◆ Aim of the exercise
Filter the entries beneath this task, copying only the lines that hold the word "reported".

◆ Records for the task
──────
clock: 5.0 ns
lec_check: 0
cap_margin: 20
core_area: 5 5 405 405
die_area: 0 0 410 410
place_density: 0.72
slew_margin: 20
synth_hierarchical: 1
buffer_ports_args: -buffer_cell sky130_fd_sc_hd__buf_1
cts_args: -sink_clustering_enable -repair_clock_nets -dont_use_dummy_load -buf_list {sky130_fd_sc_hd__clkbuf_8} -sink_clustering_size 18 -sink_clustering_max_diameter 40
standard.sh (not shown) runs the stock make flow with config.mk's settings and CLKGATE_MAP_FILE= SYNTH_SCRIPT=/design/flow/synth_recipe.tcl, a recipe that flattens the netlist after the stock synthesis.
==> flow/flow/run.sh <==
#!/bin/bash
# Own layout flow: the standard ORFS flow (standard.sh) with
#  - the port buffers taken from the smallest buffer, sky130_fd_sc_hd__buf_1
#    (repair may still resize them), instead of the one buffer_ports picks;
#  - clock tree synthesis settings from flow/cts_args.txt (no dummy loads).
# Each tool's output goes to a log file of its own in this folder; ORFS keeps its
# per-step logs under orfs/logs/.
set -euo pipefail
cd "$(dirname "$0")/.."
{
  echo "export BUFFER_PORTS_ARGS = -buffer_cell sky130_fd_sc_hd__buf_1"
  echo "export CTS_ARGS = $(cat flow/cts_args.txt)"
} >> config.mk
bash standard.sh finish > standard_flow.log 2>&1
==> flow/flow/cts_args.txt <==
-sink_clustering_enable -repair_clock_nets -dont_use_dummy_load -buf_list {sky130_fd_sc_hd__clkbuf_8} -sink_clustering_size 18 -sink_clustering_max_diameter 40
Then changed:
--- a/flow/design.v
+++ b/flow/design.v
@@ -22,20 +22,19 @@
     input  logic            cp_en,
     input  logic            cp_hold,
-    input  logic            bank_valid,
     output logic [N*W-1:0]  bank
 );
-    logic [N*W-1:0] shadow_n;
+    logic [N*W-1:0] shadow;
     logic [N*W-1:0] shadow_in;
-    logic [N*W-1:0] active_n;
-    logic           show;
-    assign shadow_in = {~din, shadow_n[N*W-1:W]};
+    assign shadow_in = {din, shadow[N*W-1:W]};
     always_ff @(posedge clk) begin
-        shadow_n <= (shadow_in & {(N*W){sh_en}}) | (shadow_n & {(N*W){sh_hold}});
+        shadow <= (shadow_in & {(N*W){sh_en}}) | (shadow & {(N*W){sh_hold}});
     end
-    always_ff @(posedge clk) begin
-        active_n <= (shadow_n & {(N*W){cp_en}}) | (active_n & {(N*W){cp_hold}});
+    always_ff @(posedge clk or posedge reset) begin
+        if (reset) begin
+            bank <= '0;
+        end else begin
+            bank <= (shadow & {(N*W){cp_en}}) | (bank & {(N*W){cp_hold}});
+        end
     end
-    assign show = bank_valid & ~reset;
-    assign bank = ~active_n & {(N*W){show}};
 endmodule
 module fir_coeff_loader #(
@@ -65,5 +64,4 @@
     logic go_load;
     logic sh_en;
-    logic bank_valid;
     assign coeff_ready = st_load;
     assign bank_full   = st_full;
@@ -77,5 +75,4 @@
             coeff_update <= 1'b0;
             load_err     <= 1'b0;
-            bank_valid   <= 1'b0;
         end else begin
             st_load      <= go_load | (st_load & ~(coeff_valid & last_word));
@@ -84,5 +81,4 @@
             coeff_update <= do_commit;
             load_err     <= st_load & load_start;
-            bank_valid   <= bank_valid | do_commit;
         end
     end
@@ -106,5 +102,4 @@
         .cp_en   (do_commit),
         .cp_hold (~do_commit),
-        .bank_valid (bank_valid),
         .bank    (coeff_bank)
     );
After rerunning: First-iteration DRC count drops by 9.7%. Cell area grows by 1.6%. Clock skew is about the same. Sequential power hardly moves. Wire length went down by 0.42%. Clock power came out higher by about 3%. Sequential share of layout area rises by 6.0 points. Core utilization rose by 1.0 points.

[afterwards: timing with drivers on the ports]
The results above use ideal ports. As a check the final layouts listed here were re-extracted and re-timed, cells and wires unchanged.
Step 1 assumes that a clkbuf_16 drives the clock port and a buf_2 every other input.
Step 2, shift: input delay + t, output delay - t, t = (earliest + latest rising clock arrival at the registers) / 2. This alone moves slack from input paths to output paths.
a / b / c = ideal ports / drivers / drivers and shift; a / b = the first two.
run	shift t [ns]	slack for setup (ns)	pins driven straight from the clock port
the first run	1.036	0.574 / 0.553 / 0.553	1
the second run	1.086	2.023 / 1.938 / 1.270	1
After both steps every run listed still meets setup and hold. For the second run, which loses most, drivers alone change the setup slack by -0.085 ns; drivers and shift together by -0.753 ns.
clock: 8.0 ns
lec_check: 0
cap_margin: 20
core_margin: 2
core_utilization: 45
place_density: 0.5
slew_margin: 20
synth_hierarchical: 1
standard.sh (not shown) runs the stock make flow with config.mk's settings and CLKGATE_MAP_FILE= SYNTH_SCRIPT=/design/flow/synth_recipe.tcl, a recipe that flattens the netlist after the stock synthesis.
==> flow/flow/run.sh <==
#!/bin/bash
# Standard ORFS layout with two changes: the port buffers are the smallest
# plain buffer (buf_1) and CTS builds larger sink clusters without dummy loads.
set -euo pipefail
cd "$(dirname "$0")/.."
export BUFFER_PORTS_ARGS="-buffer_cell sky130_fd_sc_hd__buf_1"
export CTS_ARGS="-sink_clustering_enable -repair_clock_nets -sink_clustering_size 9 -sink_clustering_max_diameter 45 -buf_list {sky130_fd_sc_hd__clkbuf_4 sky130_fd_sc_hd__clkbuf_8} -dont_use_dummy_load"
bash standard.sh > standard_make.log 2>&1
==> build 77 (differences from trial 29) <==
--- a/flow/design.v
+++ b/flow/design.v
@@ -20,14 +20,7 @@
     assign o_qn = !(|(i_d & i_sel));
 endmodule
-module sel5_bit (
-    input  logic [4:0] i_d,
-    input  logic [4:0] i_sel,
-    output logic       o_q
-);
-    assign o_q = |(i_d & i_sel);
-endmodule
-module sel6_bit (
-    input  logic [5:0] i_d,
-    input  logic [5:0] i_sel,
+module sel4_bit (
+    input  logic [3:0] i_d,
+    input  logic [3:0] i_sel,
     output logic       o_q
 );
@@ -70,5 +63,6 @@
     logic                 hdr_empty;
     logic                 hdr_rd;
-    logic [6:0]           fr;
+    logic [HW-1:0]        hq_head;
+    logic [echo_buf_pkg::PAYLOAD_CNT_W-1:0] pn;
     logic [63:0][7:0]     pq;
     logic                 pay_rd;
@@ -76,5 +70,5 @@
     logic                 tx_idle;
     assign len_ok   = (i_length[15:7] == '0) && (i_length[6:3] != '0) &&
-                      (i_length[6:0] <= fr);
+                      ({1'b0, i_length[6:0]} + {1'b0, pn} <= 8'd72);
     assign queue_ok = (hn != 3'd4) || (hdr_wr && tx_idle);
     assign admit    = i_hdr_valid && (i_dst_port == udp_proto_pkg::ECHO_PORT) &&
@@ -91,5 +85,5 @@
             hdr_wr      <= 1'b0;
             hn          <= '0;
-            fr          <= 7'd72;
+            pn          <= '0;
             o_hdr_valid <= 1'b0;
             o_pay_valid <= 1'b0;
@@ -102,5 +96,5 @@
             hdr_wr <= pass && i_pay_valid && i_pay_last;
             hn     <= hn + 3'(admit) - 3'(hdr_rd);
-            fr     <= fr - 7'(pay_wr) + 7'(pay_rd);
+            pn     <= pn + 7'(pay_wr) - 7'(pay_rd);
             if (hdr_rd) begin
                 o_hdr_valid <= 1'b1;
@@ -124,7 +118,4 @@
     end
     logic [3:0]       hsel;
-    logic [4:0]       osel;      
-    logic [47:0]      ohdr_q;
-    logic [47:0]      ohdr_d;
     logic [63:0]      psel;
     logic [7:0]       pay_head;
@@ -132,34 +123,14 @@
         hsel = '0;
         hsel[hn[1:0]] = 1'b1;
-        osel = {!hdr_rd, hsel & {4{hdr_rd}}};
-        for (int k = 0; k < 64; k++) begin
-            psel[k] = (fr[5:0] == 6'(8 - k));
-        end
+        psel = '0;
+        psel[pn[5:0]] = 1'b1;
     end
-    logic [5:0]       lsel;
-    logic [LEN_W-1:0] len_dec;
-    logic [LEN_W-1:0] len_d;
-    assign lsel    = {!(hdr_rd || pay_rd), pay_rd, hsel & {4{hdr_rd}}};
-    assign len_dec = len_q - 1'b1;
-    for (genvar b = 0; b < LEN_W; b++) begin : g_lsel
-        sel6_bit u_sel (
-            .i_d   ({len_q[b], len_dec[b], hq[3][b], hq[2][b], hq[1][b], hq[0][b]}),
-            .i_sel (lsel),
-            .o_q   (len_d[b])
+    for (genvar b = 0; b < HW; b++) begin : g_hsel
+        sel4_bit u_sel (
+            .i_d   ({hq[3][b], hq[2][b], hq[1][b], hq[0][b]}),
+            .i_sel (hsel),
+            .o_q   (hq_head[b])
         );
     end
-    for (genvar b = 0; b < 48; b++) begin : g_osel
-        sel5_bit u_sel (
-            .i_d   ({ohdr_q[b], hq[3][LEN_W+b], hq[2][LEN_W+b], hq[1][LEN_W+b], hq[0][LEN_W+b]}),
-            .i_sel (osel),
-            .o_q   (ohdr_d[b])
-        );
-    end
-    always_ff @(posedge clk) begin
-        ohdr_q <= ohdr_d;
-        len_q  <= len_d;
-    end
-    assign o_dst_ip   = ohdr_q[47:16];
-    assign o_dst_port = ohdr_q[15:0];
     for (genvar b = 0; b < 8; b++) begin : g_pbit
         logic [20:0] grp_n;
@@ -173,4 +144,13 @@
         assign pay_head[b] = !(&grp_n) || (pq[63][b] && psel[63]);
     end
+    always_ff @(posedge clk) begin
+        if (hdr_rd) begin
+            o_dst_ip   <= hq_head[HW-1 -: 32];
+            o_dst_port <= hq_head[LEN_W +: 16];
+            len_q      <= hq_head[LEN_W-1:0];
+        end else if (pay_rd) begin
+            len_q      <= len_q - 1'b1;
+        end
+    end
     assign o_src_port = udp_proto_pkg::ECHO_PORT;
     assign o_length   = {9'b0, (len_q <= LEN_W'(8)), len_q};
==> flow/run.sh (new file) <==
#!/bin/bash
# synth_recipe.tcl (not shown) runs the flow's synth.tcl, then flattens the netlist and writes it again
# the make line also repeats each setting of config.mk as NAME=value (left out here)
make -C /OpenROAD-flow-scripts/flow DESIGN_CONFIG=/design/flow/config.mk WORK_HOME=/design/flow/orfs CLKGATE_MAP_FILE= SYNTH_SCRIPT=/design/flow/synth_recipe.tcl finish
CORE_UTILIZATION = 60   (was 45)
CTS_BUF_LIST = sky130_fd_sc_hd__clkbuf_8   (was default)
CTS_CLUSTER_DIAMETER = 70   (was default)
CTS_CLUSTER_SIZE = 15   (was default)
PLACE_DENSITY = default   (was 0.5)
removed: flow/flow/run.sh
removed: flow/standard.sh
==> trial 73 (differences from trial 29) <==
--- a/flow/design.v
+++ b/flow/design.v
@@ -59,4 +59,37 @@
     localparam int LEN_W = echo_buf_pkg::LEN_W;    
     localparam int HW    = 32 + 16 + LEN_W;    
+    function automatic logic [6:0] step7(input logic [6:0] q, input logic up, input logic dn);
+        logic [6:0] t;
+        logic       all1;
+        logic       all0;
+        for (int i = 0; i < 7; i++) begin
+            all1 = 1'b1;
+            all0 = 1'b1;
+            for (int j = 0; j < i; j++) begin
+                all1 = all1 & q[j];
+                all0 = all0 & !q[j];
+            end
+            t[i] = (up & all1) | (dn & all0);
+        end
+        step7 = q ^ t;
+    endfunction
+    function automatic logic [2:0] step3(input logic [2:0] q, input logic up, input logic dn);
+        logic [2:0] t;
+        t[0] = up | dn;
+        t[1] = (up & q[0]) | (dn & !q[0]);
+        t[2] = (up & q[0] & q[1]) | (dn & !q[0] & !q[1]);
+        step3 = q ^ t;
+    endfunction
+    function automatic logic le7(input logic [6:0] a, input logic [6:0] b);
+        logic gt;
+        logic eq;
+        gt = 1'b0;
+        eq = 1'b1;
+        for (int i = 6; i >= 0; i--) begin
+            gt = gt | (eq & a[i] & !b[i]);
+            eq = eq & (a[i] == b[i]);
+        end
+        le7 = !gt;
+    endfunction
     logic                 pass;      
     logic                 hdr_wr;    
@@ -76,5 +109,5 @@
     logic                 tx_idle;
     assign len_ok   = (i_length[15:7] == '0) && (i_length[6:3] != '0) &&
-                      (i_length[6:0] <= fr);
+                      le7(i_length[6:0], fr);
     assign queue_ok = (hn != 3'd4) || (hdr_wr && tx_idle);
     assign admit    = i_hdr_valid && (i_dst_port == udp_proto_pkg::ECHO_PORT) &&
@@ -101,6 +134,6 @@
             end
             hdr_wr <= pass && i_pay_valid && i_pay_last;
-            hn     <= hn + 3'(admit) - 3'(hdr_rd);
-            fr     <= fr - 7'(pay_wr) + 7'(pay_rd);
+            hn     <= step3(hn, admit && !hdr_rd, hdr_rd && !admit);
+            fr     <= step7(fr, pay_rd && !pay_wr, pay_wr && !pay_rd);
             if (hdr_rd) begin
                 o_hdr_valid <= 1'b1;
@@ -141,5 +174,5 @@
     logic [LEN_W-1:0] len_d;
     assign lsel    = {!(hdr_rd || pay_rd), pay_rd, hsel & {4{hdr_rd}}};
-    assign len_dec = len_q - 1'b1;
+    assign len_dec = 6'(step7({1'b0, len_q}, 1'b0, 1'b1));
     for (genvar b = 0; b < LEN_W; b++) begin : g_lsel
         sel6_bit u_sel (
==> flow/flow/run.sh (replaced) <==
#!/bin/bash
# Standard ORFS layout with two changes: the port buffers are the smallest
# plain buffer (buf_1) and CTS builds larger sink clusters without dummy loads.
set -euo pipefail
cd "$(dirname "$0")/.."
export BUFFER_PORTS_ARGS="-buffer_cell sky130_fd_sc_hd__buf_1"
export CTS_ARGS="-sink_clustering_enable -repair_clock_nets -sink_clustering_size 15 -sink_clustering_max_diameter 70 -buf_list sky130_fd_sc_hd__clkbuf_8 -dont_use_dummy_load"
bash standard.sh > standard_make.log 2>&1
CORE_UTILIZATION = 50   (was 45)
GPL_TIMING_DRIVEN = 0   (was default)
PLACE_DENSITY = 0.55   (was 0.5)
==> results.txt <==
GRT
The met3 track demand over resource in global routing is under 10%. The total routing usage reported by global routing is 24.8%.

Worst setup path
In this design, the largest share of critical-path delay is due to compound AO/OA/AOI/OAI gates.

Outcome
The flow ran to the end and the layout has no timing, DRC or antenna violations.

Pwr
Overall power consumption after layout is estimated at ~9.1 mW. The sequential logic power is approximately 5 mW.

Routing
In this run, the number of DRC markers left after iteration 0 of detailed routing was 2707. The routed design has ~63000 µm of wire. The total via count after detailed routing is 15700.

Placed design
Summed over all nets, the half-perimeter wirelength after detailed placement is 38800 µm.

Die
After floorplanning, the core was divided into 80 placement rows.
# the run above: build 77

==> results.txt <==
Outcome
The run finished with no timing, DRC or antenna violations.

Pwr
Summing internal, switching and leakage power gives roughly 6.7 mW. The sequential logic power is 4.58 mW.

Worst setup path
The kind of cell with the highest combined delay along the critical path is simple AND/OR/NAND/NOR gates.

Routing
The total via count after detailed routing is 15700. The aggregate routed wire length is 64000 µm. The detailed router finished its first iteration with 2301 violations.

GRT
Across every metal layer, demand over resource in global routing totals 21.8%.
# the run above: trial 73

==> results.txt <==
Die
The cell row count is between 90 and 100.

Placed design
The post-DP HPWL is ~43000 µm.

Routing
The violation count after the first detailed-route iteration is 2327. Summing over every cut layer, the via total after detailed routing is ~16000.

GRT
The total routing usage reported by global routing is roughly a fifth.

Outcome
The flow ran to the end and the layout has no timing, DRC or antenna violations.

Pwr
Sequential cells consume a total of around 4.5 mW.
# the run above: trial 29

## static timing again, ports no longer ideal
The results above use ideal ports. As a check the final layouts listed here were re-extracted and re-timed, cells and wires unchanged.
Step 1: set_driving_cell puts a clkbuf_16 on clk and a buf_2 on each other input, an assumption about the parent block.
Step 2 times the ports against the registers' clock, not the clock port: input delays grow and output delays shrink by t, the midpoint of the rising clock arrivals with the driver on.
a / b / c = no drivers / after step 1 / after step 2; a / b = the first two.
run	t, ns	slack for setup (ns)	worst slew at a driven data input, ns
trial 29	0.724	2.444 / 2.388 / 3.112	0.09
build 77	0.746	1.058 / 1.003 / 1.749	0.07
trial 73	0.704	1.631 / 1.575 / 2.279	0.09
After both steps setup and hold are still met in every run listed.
──────
◆ Answer box
The met3 track demand over resource in global routing is under 10%. The total routing usage reported by global routing is 24.8%.
The total routing usage reported by global routing is roughly a fifth.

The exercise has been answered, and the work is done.